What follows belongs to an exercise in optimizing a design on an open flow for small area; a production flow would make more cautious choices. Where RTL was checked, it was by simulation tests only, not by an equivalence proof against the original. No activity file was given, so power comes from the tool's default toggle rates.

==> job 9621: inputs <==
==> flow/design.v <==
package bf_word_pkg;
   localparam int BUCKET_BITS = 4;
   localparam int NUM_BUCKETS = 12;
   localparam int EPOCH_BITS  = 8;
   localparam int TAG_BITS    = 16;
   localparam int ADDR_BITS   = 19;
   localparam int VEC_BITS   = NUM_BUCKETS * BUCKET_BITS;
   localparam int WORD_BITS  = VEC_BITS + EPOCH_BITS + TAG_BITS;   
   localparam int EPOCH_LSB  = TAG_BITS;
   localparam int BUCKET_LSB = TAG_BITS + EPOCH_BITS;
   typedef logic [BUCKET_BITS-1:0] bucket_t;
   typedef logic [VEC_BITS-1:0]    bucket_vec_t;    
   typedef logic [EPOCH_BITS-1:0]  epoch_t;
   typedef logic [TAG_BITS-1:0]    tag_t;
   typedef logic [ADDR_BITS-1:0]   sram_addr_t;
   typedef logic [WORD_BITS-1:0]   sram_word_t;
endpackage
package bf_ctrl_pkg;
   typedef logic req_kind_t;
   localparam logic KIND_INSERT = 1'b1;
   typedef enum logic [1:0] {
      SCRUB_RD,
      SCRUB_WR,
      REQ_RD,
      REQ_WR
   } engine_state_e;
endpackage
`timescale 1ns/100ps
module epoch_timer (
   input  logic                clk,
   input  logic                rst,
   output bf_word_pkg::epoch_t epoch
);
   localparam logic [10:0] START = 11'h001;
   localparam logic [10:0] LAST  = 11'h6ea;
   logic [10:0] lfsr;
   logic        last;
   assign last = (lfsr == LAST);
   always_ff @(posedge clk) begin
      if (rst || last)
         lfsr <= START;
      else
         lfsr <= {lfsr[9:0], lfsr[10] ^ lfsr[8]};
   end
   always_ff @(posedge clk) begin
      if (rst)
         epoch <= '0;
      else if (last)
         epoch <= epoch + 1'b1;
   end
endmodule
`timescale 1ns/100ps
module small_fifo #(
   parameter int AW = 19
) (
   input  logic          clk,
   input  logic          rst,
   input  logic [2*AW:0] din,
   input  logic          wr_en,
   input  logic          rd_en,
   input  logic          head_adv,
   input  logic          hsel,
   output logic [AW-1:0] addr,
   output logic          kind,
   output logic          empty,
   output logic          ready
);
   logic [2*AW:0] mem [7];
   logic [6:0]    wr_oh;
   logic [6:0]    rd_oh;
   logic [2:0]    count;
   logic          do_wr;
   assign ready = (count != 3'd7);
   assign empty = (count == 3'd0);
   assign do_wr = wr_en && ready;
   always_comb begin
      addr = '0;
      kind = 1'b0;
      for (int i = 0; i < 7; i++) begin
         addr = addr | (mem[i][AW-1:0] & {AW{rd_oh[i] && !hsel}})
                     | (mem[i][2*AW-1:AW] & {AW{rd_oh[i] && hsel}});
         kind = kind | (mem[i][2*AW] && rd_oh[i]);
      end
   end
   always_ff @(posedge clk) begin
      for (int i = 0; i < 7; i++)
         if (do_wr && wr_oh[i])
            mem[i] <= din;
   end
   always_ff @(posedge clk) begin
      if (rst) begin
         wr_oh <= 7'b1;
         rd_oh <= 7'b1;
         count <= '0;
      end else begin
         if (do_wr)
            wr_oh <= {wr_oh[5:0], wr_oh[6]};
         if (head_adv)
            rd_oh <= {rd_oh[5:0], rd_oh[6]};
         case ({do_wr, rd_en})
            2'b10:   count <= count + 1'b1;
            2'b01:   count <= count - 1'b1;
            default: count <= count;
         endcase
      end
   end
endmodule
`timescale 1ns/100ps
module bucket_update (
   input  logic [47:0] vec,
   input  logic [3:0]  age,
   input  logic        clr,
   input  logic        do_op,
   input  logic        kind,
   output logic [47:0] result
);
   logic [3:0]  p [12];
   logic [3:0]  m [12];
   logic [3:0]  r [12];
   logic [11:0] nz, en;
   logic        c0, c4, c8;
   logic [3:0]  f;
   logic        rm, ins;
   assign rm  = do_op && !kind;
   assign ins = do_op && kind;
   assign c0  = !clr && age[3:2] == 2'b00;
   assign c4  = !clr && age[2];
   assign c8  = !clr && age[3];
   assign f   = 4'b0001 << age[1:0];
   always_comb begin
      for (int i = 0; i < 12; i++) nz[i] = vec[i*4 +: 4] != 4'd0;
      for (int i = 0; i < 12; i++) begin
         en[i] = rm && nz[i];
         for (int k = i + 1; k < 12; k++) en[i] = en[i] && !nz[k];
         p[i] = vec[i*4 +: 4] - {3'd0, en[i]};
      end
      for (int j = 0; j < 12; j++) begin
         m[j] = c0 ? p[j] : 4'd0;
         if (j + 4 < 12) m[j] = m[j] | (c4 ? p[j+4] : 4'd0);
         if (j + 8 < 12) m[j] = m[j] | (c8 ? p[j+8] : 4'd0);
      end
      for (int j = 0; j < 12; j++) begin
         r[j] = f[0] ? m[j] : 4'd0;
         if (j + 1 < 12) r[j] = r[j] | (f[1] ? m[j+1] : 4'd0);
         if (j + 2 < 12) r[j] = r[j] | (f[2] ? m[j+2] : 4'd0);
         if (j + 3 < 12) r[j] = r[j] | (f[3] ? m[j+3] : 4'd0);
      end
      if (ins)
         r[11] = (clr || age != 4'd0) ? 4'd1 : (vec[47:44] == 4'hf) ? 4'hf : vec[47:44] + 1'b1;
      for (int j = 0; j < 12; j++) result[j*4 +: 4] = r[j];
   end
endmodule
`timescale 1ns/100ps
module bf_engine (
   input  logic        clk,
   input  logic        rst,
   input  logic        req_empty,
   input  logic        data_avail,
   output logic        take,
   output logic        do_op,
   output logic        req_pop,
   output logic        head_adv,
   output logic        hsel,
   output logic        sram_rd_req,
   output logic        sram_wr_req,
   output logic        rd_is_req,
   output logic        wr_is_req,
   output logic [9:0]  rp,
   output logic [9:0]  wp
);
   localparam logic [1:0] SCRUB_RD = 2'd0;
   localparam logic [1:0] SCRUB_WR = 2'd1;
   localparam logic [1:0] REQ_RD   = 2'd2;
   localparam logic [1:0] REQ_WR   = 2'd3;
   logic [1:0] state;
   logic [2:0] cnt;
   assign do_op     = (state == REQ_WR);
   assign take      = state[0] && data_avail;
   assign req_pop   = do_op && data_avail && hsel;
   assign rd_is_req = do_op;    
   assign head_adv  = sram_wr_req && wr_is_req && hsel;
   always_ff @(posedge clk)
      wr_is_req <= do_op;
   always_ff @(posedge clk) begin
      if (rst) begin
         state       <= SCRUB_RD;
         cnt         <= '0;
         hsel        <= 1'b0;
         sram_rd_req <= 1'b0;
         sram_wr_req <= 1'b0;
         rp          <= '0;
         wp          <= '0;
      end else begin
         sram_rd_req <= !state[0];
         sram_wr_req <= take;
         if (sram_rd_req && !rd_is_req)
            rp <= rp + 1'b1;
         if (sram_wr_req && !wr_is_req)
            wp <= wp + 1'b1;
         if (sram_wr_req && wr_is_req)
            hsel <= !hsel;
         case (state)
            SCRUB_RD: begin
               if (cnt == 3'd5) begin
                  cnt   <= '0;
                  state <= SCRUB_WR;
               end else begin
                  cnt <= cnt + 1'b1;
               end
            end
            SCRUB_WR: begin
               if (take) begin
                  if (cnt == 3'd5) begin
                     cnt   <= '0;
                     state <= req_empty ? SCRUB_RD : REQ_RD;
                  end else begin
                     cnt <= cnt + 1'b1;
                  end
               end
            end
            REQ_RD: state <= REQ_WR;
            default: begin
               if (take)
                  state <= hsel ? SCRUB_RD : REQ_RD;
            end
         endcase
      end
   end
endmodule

---

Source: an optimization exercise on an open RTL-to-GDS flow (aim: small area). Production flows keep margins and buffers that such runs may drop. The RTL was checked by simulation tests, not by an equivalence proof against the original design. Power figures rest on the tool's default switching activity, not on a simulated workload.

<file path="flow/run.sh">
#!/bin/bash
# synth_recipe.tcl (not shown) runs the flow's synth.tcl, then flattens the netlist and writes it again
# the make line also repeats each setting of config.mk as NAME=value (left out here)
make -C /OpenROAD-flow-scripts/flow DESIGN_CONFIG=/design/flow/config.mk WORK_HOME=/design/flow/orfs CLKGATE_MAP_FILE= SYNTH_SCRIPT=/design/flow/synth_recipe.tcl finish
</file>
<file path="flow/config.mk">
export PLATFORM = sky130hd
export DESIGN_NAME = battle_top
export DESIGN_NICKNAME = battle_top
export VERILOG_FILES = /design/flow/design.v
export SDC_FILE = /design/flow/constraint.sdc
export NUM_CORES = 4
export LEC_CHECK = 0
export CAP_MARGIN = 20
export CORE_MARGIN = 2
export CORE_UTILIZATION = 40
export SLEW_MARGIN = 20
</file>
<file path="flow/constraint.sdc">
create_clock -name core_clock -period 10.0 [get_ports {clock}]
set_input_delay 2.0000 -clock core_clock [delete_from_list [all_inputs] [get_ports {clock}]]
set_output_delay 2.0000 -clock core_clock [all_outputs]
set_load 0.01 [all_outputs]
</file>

# Exercise directions
Reproduce only the lines above, starting at the line with "What follows belongs" and ending at the line with "localparam int EPOCH_BITS", exactly as written.

# Solution below
What follows belongs to an exercise in optimizing a design on an open flow for small area; a production flow would make more cautious choices. Where RTL was checked, it was by simulation tests only, not by an equivalence proof against the original. No activity file was given, so power comes from the tool's default toggle rates.

==> job 9621: inputs <==
==> flow/design.v <==
package bf_word_pkg;
   localparam int BUCKET_BITS = 4;
   localparam int NUM_BUCKETS = 12;
   localparam int EPOCH_BITS  = 8;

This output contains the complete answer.